IMMUNOGEN RAISES $ 5 MIL. IN VENTURE CAPITAL FUNDING FOR DEVELOPMENT of its first product, Anti-B4-bR, an anticancer drug, the Cambridge, MA-based company announced in a May 5 press release. The company said that it "will use the proceeds to fund human clinical trials, beginning in the third quarter of 1988," and hopes "to become an independent and profitable therapeutics company by the early 1990's." Our objective is to maximize therapeutic impact while minimizing the side effects which occur when drugs react with normal, healthy cells," said ImmunoGen's president and CEO, Mitchel Sayare, who was VP for development at Xenogen until 1985. The primary ImmunoGen technology, the release explains, is the use of "immunoconjugates", which are powerful anticancer drugs, produced by "linking potent toxins, drugs or biologicals to cancer-seeking antibodies." The immunoconjugates act as target agents to specific disease sites in the body. The therapeutic use of these drugs would be to kill cancer cells while leaving normal cells unharmed. The company hopes to "replace conventional chemotherapeutics" and "reduce the incidence and severity of side effects" associated with chemotherapy with the new technology. ImmunoGen currently licenses four patents for acid-labile and photo-labile linkers (conjugates), developed under a licensing agreement with the Dana-Farber Cancer Institute.
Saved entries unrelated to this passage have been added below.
<file path="config.mk">
export PLATFORM = sky130hd
export DESIGN_NAME = cau_div_stage
export DESIGN_NICKNAME = d
export VERILOG_FILES = /design/src/rtl/cau_pkg.sv /design/src/rtl/cau_div_stage.sv
export SDC_FILE = /design/constraint.sdc
export NUM_CORES = 1
export LEC_CHECK = 0
export ABC_AREA = 1
export BUFFER_PORTS_ARGS = -buffer_cell sky130_fd_sc_hd__buf_2
export CAP_MARGIN = 20
export CORE_AREA = 2 2 215 217
export CTS_BUF_LIST = sky130_fd_sc_hd__clkbuf_16
export DETAILED_ROUTE_END_ITERATION = 8
export DIE_AREA = 0 0 217 219
export SLEW_MARGIN = 40
export SYNTH_ARGS = -nofsm -noshare
export SYNTH_HDL_FRONTEND = slang
export SYNTH_SLANG_ARGS = --single-unit
</file>
<file path="constraint.sdc">
create_clock -name clk -period 0.8 [get_ports clk]
set_input_delay 0.16 -clock clk [delete_from_list [all_inputs] [get_ports clk]]
set_output_delay 0.16 -clock clk [all_outputs]
set_load 0.02 [all_outputs]
</file>
<file path="src/rtl/cau_pkg.sv">
// shared types and codes of the complex arithmetic unit
package cau_pkg;

    localparam int OP_W     = 3;
    localparam int STATUS_W = 2;

    typedef enum logic [OP_W-1:0] {
        OP_ADD  = 3'd0,
        OP_SUB  = 3'd1,
        OP_MUL  = 3'd2,
        OP_DIV  = 3'd3,
        OP_NEG  = 3'd4,
        OP_CONJ = 3'd5,
        OP_NOP6 = 3'd6,
        OP_NOP7 = 3'd7
    } cau_op_e;

    typedef enum logic [STATUS_W-1:0] {
        ST_OK   = 2'd0,
        ST_DIVZ = 2'd1,
        ST_SAT  = 2'd2
    } cau_status_e;

    // control that travels with every item through the pipeline
    typedef struct packed {
        logic    valid;
        cau_op_e op;
    } cau_ctrl_t;

endpackage

</file>
<file path="src/rtl/cau_div_stage.sv">
// one restoring-division step: quotient bit IDX of both parts
module cau_div_stage #(
    parameter int DW  = 16,
    parameter int FB  = 8,
    parameter int IDX = 0
) (
    input  logic                     clk,
    input  logic                     rst_n,
    input  logic                     ce,
    input  cau_pkg::cau_ctrl_t       ctrl,
    input  logic                     neg_re,
    input  logic                     neg_im,
    input  logic                     dz,
    input  logic [2*DW-1:0]          den,
    input  logic [3*DW+FB:0]         rem_re,
    input  logic [3*DW+FB:0]         rem_im,
    input  logic [DW+1:0]            q_re,
    input  logic [DW+1:0]            q_im,
    output cau_pkg::cau_ctrl_t       ctrl_reg,
    output logic                     neg_re_reg,
    output logic                     neg_im_reg,
    output logic                     dz_reg,
    output logic [2*DW-1:0]          den_reg,
    output logic [3*DW+FB:0]         rem_re_reg,
    output logic [3*DW+FB:0]         rem_im_reg,
    output logic [DW+1:0]            q_re_reg,
    output logic [DW+1:0]            q_im_reg
);
    import cau_pkg::*;

    localparam int CW = 3 * DW + FB + 1;

    logic [CW-1:0]   dsh;
    logic            is_div;
    logic            take_re;
    logic            take_im;
    logic [CW-1:0]   rem_re_next;
    logic [CW-1:0]   rem_im_next;
    logic [DW+1:0]   q_re_next;
    logic [DW+1:0]   q_im_next;

    // trial subtract of the shifted divisor
    always_comb
    begin
        dsh         = CW'(den) << IDX;
        is_div      = (ctrl.op == OP_DIV);
        take_re     = is_div && (rem_re >= dsh);
        take_im     = is_div && (rem_im >= dsh);
        rem_re_next = take_re ? rem_re - dsh : rem_re;
        rem_im_next = take_im ? rem_im - dsh : rem_im;
        q_re_next      = q_re;
        q_im_next      = q_im;
        q_re_next[IDX] = take_re;
        q_im_next[IDX] = take_im;
    end

    // control
    always_ff @(posedge clk or negedge rst_n)
    begin
        if (!rst_n)
        begin
            ctrl_reg <= '{valid: 1'b0, op: OP_ADD};
        end
        else if (ce)
        begin
            ctrl_reg <= ctrl;
        end
    end

    // payload
    always_ff @(posedge clk)
    begin
        if (ce)
        begin
            neg_re_reg <= neg_re;
            neg_im_reg <= neg_im;
            dz_reg     <= dz;
            den_reg    <= den;
            rem_re_reg <= rem_re_next;
            rem_im_reg <= rem_im_next;
            q_re_reg   <= q_re_next;
            q_im_reg   <= q_im_next;
        end
    end

endmodule

</file>
## Yosys cells after proc, flatten, opt, wreduce, memory -nomap -nowiden

Index checks and enable logic that the tools add are counted.

- Bits in registers: 189
- Latch bits: 0
- Memory bits (writable): 0
- ROM bits: 0
- Input port bits: 192
- Logic and storage cells: 19
- Memories: 0

- $add $sub $neg: 2
- Multiply operators: 0
- Div/mod/pow operators: 0
- Order comparisons: 2
- Equal/unequal tests: 1
- Shift-type cells: 0
- Multiplexer cells: 2
- Bitwise gates (word level): 0
- Reduce and logical (&&, ||, !) cells: 2

Operators by type and width:

| kind | count |
|---|---|
| 57-bit by 32-bit greater-or-equal comparator with 1-bit output | 2 |
| 57-bit 2-to-1 mux | 2 |
| 57-bit by 32-bit subtractor with 57-bit output | 2 |
| 3-bit by 2-bit == test with 1-bit output, second input constant | 1 |
| 1-bit logical AND | 2 |

## Longest topological paths before layout

- Depth in word-level cells: 3
- Gate-level depth with buffers: 17
- Depth with buffers taken out: 16

## Worst setup path after synthesis

No wires, ideal clock.

- Path type: input to register
- From: input port den[11]
- To: register rem_re_reg[35], data pin
- Setup time: 0.252 ns
- Data arrival time: 1.769 ns
- Required time: 0.548 ns
- Setup slack: -1.222 ns
- Stages on the path: 15
- Cell sequence: inv_1 > ha_1 > nand2_1 > nor2_2 > nand2_1 > nor3_2 > nand2_1 > nand3_2 > nand2_2 > nand2_4 > nand2_2 > buf_6 > buf_6 > nand2_1 > nand2_1

- Longest elaborated chain between the ends: 3
- Elaborated cells between the ends (all ways): 4

Ends and longest elaborated chain:

| what | line | RTL |
|---|---|---|
| start, declared | cau_div_stage.sv:14 | `input logic [2*DW-1:0] den,` |
| 57-bit by 32-bit greater-or-equal comparator with 1-bit output | cau_div_stage.sv:47 | `take_re = is_div && (rem_re >= dsh);` |
| 1-bit logical AND | cau_div_stage.sv:47 |  |
| 57-bit 2-to-1 mux (*) | cau_div_stage.sv:49 | `rem_re_next = take_re ? rem_re - dsh : rem_re;` |
| via rem_re_next[35] | cau_div_stage.sv:37 | `logic [CW-1:0] rem_re_next;` |
| end signal, assigned | cau_div_stage.sv:79 | `rem_re_reg <= rem_re_next;` |
| end, declared | cau_div_stage.sv:24 | `output logic [3*DW+FB:0] rem_re_reg,` |

The timed path passes the listed nets; every way through them passes the cells marked *.
A chain may end at the register's enable or synchronous reset.

## Worst setup path after layout

- From: input port den[18]
- To: register rem_re_reg[32], data pin

Same word-level chain as after synthesis.

==> flow_summary.ini <==
[floorplan]
ioPinCount = 381
start_util_pct = 34.8
die_y_um = 219
coreArea_um2 = 45100
fp.dieArea_um2 = 47500
die_w_um = 217
rows = 78

[route]
wl_per_cell_um = 16.8
drt-initial-drc-count = 1262
ant_nets = 0
drcViolationCount = 0
vias = 18500
routed_wl_um = 67600
viasPerCell = 4.60
firstDrtPassIters = 8

[layout]
fin_nets = 3670
drive_gt1_share_pct = 29.6
post-route-util_pct = 53.9
fill_cells = 4562
finalInstanceArea_um2 = 24300
register_area_um2 = 5660
syn2layout_area_growth_pct = 54.8
multi_input_area_um2 = 8780

[global_routing]
grt_pass1_vias = 18400
grt_util_met2_pct = 51.3
top_usage_layer = met2
grt.met3_usage_pct = 3.42
grt_pass1_wl_um = 102000
antenna_found_initial = 1
grt.overflow.total = 0
grtUsageMet1_pct = 35.0
grt_start_max_net_pins = 35
track_usage_pct = 28.4

[yosys]
synth-seq-area-share_pct = 36.0
netlist-cell-type-count = 35
ys_top_cells_by_count = nand2_1, inv_1, nor2_1
syn_area_um2 = 15700
synthTopCellsByArea = edfxtp_1, nand2_1, inv_1
synth.net_count = 2739
synth_top_cell_by_area = edfxtp_1
synth_edf_count = 185
synthArstFlopShare_pct = 2.12
synthFlopType = edfxtp_1
yosys_warnings = 0
synth_cells = 2481
yosysMostFrequentCell = nand2_1
avgSynthCellArea_um2 = 6.33
synth_top_area_share_pct = 35.4
ys_ff_latch = 189

[power]
power.total_mw = 33.3
power_density_nw_per_um2 = 1370
vdd_ir_drop_max_v = 0.00156
p_leak_nw = 13.1

[worst_hold_path]
worstHoldPathType = input pin to flip-flop

[worst_setup_path]
path_buf_inv = 4
cp_cell_sequence = buf_2 -> inv_1 -> ha_4 -> nand2_1 -> inv_2 -> nand2_1 -> nor2_1 -> nand2_1 -> nand3_2 -> nand2_4 -> nand2_4 -> nand2_2 -> buf_12 -> nand2_1 -> nand2_1
worst_path_dominant_cell_family = simple AND/OR/NAND/NOR gates
rr_endpoint = ctrl_reg[2]
startpoint_type = input pin
cp.required_ns = 1.05
r2r_setup_slack_ns = -0.01
end_kind = flip-flop
crit_fanout = 29
crit_slowest_cell = ha_4
crit_end = rem_re_reg[32]
cp.depth = 15
critPathLaunch = den[18]
worst_r2r_path_depth = 1
timing.rr.start = ctrl_reg[2]
crit_path_frequent_cell = nand2_1
crit_type = input pin to flip-flop
cp.arrival_ns = 2.14
cp_slowest_stage_delay_ns = 0.35

[outcome]
violations = setup timing
outcome = complete, but fails checks

[sta]
finalHoldViolations = 0
fin_worst_skew_ns = 0
setup_ws_ns = -1.09
slew_viol_final = 0
worst_pin_slew_ns = 0.427
min_period_over_period_pct = 236
final-setup-viol-count = 306
fin_crit_ns = 1.89
max_slew_margin_pct = 71.3
rsz0062_at_grt = true
max_freq_ghz = 0.529

[clock_tree]
clockBufferDepth = 2
cts_sinks = 189
h-tree-depth = 4
cts_tree = built
clkLatencyLatePin_ns = 0.51
clk_pin_slew_ns = 0.07
cts-root-buf = clkbuf_16
cts_made_buffers = 17

[place]
dpl-instance-area_um2 = 22000
dp.final_hpwl_um = 57000
io_buffers = 378
gp_congestion = 0.987

[run]
drv_cap = 0
-- stage by stage --
step | hold slack (ns) | std cells | setup slack [ns] | TNS, ns
after detailed placement | -0.0313 | 3867 | -1.74 | -223.53
after CTS | 0.00107 | 4024 | -1.03 | -193.81
after global placement | -0.0304 | 3867 | -1.71 | -218.21
final | 0.00785 | 4026 | -1.09 | -195.64
after floorplan | -0.136 | 2481 | -1.20 | -134.45
after global routing | 0.0134 | 4026 | -1.21 | -217.13
-- layer usage --
metal,vias to the layer above,share of wire [%]
met1,8512,43
met4,0,2.6
li1,9412,-
met2,552,50
met3,63,5.1
met5,-,0
-- timing repair --
| item | 4_1_cts | 5_1_grt |
|---|---|---|
| resized for setup | 75 | 21 |
| hold buffers | 121 | 0 |
| hold endpoints to repair | 123 | 0 |
| pin swaps | 7 | 2 |
| buffers inserted | 4 | 1 |
| setup endpoints to repair | 305 | 307 |
-- where the power goes --
part           switching (mW)  leakage, nW  internal (mW)
Combinational            7.10         11.0           5.16
Sequential              0.259         1.85           11.9
Clock                    4.69        0.298           4.26
-- area by class of cell --
cell class	count	share of cell area, %
multi-input cells	1782	36.1
repair buffers	939	27.4
flip-flops and latches	189	23.3
inverters	483	7.51
well taps	600	3.09
clock buffers	17	1.75
clock inverters	15	0.773
diodes	1	0.0103
-- placed cells by master (no fill, tap or decap), types with 4 or more instances in the layout --
cell	synthesis	layout
mux2_2	4	4
buf_6	10	8
edfxtp_1	185	185
nor2_4	1	9
a21oi_1	23	19
inv_1	469	464
a21oi_2	1	4
nor2_1	235	202
clkbuf_16	0	17
nand4_1	31	31
xor2_1	45	45
ha_1	64	26
nor2_2	11	36
buf_12	0	16
dlygate4sd3_1	0	121
buf_4	1	423
and2_1	4	4
ha_4	0	38
inv_2	13	15
nor3_1	12	12
nand3b_1	9	9
nand2_1	1162	1132
buf_2	11	370
nand2_2	4	32
nand3_2	2	6
clkinv_8	0	5
nand3_1	154	149
nand2_4	2	4
dfrtp_2	0	4
nor4_1	4	4
-- kinds of logic (layout without fill, tap and decap cells) --
| family | after synthesis | in the layout | share of synthesized area (%) |
|---|---|---|---|
| AOI/OAI and AO/OA | 29 | 29 | 1.04 |
| buffers and inverters | 510 | 1454 | 12.8 |
| adders and majority gates | 66 | 66 | 5.36 |
| muxes | 4 | 4 | 0.287 |
| other | 0 | 1 | 0 |
| xor gates and xnor gates | 47 | 47 | 2.62 |
| and+or+nand+nor | 1636 | 1636 | 41.9 |
| DFF | 189 | 189 | 36.0 |
-- how the worst min path moves through the flow --
stage,startpoint,endpoint,slack [ns],depth (start not counted)
after global placement,rst_n,ctrl_reg[0],-0.03,1
after CTS,rem_re[10],rem_re_reg[10],0.001,3
after detailed placement,rst_n,ctrl_reg[0],-0.03,1
after floorplan,rst_n,ctrl_reg[0],-0.14,0
final,rem_re[10],rem_re_reg[10],0.008,3
after global routing,rem_re[16],rem_re_reg[16],0.01,3
(Power assumes the default switching activity.)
The agreement provides the company with "broad access to one of the most extensive monoclonal antibody libraries in the world." The company has seven patent applications for "proprietary toxins" and "directed immunotherapy methods." ImmunoGen's early product development, focusing on Acute Myelogenous Leukemia (AML), was conducted at the Dana-Farber Cancer Institute. Since then, ImmunoGen has built new facilities in Cambridge, Mass. and has entered into an agreement with E. Merck of West Germany, "for exclusive worldwide marketing rights to ImmunoGen's lung cancer product." Founded in 1981, to "develop and commercialize monoclonal-based therapeutics," ImmunoGen is a privately-held company whose investors include Harvard Management Co., Montgomery Medical Ventures, and TA Associates. In September 1987, ImmunoGen hired James Taylor, former chief regulatory officer at Carter-Wallace, to promote a working liaison with the Center of Biologies at the FDA.